## RECORDS PROVIDED
= = =

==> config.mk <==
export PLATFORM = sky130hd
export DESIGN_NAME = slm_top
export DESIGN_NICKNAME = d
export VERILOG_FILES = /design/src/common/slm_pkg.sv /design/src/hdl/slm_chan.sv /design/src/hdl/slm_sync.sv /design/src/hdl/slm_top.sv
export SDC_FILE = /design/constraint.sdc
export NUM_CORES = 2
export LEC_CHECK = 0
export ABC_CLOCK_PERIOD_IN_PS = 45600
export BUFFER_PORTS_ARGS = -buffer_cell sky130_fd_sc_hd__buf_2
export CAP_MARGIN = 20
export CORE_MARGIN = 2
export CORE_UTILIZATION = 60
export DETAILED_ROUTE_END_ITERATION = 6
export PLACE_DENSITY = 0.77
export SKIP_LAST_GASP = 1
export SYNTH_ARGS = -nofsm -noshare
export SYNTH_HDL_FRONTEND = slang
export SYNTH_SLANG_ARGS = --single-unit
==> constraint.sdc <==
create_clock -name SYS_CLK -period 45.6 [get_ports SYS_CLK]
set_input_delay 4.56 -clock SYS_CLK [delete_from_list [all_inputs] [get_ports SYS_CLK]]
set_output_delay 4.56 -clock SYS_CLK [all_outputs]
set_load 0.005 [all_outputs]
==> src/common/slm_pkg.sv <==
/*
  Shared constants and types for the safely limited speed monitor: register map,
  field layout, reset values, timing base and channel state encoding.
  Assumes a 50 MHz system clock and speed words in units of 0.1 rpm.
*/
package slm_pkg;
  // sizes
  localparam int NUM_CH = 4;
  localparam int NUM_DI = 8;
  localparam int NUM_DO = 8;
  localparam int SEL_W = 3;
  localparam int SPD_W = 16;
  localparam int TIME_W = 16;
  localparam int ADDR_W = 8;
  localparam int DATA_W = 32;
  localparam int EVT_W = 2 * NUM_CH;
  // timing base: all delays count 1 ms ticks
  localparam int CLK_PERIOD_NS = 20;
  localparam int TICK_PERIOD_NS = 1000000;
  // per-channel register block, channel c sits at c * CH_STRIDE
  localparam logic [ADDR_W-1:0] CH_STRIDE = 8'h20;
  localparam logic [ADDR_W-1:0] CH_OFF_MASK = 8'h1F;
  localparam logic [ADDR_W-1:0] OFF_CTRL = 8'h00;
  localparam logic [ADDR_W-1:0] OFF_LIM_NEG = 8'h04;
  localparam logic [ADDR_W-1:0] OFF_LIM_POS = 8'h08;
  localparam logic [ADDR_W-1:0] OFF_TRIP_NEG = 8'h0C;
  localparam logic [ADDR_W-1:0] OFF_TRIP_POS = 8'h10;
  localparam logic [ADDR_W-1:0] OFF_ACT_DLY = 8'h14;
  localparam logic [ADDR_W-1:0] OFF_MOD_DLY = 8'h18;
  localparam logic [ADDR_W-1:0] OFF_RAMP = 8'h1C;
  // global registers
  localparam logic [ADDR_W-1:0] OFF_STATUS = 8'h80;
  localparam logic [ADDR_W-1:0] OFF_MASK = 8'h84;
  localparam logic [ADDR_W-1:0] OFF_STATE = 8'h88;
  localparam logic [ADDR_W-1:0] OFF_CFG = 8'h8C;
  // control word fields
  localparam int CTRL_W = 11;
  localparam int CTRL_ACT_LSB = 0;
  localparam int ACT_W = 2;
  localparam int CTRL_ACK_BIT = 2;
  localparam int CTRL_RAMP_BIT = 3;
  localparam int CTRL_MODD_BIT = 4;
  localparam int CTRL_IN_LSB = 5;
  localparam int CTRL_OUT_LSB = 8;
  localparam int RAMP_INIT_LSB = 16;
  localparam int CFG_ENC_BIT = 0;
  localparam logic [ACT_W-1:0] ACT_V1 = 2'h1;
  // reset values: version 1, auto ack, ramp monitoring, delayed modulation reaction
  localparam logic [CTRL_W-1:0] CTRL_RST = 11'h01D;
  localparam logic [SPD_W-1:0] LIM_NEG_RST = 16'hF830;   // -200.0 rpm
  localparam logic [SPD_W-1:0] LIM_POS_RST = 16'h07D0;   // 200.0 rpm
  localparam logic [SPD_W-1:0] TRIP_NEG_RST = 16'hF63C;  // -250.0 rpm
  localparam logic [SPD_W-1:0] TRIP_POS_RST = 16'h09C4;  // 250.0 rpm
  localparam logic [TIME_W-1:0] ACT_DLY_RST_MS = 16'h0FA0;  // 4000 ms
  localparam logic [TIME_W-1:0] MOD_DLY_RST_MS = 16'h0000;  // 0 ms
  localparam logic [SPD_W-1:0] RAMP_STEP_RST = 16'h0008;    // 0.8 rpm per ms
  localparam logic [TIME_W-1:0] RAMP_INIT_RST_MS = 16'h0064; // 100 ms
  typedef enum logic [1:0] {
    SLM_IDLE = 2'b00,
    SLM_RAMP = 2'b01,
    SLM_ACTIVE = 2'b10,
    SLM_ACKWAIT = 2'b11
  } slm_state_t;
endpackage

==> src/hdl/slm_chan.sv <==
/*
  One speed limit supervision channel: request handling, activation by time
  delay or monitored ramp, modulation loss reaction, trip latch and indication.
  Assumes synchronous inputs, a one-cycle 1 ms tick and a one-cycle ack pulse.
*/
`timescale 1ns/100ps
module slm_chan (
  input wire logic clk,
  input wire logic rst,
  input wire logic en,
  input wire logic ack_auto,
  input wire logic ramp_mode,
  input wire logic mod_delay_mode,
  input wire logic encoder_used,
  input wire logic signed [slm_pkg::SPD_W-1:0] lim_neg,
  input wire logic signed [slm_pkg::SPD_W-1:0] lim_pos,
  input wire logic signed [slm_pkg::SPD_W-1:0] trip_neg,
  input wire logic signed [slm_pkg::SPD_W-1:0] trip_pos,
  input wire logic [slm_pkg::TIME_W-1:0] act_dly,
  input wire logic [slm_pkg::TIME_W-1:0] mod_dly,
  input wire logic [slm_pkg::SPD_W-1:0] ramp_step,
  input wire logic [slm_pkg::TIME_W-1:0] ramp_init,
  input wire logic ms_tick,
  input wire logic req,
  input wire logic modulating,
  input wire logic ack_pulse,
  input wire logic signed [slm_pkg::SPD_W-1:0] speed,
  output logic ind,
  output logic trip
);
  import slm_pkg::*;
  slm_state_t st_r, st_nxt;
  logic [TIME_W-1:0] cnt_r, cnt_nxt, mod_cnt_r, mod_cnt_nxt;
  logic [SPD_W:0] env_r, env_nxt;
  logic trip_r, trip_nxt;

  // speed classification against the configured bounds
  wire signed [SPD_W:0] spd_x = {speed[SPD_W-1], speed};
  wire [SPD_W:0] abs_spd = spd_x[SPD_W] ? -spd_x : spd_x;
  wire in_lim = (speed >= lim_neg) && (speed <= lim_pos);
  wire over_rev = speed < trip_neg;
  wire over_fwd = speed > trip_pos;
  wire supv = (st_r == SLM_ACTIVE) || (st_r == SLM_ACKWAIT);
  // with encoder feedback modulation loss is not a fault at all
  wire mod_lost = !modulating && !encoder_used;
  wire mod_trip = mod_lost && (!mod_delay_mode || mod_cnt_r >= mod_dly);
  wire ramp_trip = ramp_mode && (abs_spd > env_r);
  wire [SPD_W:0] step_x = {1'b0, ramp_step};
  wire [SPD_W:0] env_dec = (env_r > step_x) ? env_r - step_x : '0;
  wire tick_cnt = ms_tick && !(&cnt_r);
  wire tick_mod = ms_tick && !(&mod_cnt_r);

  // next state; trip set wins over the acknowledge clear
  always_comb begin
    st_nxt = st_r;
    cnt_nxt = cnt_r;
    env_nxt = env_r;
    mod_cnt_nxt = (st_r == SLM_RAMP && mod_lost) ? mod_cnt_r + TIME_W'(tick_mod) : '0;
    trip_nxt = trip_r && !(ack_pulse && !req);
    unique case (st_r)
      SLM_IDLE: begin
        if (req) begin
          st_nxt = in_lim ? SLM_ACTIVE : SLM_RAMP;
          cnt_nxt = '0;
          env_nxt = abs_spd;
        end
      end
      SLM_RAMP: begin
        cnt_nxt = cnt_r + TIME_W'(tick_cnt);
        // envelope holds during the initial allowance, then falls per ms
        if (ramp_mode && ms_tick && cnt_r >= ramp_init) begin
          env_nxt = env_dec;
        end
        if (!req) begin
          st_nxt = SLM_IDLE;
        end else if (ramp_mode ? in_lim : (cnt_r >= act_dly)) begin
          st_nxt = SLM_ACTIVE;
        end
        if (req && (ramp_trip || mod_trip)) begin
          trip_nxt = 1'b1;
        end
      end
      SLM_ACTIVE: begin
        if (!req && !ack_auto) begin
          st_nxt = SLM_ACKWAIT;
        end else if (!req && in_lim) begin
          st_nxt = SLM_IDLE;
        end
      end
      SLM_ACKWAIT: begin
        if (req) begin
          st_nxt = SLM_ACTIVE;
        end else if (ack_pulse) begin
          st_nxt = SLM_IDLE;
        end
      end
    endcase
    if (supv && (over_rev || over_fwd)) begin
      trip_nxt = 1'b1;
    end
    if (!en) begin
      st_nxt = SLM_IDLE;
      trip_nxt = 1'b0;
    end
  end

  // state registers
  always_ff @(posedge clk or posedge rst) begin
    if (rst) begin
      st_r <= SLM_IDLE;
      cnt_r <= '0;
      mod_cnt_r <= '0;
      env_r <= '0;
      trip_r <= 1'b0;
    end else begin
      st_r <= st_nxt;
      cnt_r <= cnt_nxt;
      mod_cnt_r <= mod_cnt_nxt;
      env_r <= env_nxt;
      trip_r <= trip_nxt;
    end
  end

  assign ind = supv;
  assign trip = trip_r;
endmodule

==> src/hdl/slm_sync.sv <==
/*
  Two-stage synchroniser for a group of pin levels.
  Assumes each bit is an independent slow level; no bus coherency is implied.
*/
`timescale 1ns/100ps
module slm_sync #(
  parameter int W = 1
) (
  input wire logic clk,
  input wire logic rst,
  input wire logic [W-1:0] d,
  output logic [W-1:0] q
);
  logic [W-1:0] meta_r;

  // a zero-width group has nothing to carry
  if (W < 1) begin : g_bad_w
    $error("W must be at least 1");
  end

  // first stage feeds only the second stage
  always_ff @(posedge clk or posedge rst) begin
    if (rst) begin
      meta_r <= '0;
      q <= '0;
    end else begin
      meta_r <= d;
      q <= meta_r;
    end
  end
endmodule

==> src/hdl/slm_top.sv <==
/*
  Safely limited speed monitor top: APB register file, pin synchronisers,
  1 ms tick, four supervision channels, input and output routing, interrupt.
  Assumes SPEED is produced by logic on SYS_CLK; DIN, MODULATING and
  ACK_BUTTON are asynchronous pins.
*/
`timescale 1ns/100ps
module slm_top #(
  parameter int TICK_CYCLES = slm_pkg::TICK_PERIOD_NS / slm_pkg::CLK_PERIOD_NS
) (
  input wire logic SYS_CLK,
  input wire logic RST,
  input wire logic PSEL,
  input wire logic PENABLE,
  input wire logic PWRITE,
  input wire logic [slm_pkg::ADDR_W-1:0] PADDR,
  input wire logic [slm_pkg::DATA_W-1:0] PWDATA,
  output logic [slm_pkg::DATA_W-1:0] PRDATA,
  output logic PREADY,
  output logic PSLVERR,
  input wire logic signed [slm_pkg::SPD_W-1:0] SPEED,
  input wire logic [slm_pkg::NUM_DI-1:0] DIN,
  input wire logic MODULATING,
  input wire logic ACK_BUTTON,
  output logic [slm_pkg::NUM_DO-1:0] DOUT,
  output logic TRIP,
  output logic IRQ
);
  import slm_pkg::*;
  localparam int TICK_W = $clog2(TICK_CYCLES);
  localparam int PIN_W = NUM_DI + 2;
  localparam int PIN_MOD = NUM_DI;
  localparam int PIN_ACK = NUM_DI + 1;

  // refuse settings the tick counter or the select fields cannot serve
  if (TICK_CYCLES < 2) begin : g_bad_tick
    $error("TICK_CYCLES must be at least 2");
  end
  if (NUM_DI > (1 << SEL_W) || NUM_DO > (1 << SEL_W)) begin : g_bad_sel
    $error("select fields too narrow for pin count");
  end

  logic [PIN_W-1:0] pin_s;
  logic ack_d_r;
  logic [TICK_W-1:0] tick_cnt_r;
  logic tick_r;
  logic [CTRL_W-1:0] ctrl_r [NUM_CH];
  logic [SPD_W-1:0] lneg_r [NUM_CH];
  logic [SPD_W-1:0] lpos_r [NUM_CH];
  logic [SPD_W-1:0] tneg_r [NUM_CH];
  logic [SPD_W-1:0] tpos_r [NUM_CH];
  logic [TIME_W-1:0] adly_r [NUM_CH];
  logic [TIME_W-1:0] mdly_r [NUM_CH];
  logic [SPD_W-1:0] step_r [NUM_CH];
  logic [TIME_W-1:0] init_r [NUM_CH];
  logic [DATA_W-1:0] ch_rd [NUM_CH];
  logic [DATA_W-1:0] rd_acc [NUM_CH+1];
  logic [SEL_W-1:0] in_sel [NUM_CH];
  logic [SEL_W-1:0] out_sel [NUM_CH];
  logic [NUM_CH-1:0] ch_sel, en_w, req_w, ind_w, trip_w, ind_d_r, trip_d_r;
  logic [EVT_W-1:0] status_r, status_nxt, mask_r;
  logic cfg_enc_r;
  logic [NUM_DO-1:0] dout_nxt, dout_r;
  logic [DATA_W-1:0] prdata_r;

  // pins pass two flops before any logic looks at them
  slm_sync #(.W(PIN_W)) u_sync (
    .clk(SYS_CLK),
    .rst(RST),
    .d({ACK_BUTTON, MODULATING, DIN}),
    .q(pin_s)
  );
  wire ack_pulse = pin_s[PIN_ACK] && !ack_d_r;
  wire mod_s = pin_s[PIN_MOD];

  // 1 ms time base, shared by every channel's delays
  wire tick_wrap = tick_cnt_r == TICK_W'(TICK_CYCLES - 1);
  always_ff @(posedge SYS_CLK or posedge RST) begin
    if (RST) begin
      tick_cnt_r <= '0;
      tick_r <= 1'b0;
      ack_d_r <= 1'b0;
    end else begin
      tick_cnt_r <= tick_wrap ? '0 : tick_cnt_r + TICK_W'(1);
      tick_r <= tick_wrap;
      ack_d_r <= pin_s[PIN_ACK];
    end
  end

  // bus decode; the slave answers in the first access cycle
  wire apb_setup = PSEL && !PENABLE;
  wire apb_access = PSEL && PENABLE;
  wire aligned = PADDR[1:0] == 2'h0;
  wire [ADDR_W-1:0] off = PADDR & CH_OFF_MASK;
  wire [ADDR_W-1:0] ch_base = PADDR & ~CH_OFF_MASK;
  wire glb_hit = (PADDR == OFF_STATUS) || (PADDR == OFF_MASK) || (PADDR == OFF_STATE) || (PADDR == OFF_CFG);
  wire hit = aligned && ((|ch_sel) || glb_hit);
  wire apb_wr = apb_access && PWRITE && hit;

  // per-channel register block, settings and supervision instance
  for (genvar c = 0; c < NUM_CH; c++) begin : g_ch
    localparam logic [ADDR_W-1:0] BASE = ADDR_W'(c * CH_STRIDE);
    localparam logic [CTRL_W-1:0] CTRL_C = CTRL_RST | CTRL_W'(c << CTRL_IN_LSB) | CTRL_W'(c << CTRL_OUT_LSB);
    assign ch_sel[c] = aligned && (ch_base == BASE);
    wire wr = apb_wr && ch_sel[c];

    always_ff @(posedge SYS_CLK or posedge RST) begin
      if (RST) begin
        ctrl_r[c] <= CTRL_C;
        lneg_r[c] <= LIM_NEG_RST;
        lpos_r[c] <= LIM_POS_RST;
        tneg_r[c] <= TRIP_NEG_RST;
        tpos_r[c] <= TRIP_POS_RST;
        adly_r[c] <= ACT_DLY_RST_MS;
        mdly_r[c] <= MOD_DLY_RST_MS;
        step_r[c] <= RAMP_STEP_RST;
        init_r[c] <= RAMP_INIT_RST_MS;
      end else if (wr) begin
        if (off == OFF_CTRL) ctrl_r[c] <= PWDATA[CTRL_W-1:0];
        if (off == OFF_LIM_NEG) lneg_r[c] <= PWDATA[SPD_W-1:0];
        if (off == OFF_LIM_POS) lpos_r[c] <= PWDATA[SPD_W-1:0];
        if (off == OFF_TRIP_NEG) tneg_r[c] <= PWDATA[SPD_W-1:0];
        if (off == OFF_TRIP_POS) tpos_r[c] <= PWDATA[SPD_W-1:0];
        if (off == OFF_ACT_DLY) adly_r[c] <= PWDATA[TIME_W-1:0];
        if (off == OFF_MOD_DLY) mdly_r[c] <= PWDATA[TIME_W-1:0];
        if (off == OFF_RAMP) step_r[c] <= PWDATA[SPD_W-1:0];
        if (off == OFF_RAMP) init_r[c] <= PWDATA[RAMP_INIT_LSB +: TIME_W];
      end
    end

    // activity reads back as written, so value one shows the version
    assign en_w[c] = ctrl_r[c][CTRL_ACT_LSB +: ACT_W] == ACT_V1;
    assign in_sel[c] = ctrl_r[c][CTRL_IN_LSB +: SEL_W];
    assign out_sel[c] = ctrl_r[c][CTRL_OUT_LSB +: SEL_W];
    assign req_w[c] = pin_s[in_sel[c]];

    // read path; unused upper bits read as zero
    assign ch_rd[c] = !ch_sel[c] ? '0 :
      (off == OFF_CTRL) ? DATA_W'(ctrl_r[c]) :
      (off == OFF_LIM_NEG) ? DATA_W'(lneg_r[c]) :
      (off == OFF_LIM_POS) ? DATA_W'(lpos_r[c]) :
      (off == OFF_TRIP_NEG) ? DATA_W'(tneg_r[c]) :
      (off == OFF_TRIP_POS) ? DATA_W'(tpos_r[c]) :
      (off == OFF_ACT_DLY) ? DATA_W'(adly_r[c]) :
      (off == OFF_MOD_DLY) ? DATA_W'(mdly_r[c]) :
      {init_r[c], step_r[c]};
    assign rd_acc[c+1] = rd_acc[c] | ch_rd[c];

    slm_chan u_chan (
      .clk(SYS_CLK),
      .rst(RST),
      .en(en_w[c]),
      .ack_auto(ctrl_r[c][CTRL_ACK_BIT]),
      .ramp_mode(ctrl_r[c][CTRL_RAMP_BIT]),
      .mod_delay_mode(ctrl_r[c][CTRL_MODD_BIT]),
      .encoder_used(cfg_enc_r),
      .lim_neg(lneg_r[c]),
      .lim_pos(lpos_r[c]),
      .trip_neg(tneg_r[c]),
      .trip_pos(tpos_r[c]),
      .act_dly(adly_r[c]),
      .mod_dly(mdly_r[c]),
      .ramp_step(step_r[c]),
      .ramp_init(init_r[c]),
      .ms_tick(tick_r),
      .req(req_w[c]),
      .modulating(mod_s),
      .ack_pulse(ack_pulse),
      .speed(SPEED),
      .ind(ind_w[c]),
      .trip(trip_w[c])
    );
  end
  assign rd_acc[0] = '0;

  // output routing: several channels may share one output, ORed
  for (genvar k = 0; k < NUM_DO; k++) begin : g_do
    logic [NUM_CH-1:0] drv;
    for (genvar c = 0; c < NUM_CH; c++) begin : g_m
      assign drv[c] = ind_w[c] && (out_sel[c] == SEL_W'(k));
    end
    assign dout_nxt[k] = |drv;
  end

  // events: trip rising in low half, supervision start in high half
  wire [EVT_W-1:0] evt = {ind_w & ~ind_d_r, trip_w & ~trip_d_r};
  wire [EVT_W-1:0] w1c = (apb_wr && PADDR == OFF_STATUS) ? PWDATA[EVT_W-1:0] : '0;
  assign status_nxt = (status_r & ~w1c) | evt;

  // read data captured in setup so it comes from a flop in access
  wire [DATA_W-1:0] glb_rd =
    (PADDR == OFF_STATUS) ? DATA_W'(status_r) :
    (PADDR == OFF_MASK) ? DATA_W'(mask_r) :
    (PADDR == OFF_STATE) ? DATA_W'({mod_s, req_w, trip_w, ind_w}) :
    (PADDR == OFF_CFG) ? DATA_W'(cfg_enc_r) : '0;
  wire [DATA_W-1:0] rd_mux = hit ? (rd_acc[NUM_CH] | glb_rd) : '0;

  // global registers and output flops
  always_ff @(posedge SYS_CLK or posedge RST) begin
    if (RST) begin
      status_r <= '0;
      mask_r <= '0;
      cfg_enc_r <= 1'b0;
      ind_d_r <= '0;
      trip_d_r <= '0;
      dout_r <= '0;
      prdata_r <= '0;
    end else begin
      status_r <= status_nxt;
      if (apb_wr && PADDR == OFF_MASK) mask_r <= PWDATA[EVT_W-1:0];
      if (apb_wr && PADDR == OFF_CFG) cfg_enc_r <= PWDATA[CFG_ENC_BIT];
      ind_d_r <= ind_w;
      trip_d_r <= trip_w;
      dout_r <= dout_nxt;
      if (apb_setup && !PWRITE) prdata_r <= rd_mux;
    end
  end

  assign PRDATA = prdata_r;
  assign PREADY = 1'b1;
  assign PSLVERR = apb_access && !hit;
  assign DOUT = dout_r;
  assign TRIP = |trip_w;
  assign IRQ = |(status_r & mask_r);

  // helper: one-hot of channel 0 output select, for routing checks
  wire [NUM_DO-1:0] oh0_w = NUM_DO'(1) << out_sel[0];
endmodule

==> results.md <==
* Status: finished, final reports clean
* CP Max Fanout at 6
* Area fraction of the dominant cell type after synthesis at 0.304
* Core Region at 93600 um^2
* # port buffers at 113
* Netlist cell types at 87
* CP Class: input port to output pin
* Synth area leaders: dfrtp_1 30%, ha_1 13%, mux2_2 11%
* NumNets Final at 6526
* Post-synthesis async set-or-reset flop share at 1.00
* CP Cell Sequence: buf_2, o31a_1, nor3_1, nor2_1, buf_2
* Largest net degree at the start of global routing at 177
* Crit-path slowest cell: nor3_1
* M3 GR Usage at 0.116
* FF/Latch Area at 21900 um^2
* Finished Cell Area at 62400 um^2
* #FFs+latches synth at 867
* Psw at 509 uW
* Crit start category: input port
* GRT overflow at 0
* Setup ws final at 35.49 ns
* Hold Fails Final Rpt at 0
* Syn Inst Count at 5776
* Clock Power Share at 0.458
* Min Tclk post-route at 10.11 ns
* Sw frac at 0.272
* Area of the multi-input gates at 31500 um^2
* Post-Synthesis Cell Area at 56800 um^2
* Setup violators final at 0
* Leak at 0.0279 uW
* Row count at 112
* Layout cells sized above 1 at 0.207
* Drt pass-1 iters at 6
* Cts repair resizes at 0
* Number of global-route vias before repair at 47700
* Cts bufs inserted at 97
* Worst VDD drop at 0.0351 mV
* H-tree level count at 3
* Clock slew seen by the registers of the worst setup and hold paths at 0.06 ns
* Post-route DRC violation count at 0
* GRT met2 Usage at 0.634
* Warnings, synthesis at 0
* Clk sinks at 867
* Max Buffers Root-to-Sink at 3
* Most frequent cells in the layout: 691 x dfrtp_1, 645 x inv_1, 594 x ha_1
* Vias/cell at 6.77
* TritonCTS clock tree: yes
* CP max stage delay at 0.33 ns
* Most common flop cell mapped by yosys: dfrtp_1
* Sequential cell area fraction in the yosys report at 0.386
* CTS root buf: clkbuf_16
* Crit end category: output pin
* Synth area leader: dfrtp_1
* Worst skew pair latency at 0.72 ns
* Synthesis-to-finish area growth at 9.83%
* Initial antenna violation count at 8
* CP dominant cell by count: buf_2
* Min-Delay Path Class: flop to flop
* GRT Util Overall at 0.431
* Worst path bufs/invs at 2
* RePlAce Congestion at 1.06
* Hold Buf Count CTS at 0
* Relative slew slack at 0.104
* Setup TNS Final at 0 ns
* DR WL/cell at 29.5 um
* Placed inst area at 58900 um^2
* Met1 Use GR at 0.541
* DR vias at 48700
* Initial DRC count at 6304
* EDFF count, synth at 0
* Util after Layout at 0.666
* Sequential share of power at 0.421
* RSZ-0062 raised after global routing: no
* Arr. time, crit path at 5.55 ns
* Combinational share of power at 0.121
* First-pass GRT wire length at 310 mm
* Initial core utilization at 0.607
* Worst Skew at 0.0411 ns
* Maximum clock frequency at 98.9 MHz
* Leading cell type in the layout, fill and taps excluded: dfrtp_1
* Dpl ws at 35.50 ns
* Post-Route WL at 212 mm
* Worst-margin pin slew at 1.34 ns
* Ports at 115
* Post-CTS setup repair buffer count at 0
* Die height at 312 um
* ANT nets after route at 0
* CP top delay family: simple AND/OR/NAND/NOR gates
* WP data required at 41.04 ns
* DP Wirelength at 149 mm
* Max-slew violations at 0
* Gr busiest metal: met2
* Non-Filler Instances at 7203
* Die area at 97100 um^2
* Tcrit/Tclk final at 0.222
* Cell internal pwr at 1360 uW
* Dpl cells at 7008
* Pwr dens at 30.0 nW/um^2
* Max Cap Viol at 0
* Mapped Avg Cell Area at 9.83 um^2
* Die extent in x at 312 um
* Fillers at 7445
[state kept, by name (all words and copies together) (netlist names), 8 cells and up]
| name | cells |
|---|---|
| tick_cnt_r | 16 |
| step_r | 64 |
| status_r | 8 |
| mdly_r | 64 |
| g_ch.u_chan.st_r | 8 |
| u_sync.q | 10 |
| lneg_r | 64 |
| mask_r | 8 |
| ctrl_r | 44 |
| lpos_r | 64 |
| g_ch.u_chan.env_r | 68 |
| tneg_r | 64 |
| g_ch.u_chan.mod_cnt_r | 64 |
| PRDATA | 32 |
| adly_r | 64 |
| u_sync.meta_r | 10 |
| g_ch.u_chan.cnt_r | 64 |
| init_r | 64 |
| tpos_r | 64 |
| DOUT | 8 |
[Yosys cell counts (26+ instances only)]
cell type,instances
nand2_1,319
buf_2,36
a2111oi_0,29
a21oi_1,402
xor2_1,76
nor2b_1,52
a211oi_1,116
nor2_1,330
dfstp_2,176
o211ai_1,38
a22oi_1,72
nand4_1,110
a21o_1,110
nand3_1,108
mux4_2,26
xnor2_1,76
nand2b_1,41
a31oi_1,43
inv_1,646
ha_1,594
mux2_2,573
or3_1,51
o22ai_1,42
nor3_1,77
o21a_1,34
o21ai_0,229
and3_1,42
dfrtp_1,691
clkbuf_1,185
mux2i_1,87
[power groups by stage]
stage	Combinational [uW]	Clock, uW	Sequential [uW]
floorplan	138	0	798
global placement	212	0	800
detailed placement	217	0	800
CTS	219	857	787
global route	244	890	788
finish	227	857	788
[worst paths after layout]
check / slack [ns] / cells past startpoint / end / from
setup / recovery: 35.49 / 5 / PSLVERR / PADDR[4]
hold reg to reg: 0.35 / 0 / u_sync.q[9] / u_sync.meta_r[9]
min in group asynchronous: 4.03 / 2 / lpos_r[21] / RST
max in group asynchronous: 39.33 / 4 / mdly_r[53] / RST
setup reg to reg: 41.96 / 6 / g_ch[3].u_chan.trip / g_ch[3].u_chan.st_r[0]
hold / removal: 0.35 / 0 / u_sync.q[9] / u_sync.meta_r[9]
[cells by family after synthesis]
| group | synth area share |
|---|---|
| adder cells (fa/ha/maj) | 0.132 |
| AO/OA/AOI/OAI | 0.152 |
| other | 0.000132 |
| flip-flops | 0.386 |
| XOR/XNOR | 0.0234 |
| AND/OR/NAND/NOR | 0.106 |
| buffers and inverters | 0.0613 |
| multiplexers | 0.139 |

= = =

## EXERCISE INSTRUCTIONS
Please copy each line of the material that contains the word "only".

## RESPONSE AREA
  // first stage feeds only the second stage
[Yosys cell counts (26+ instances only)]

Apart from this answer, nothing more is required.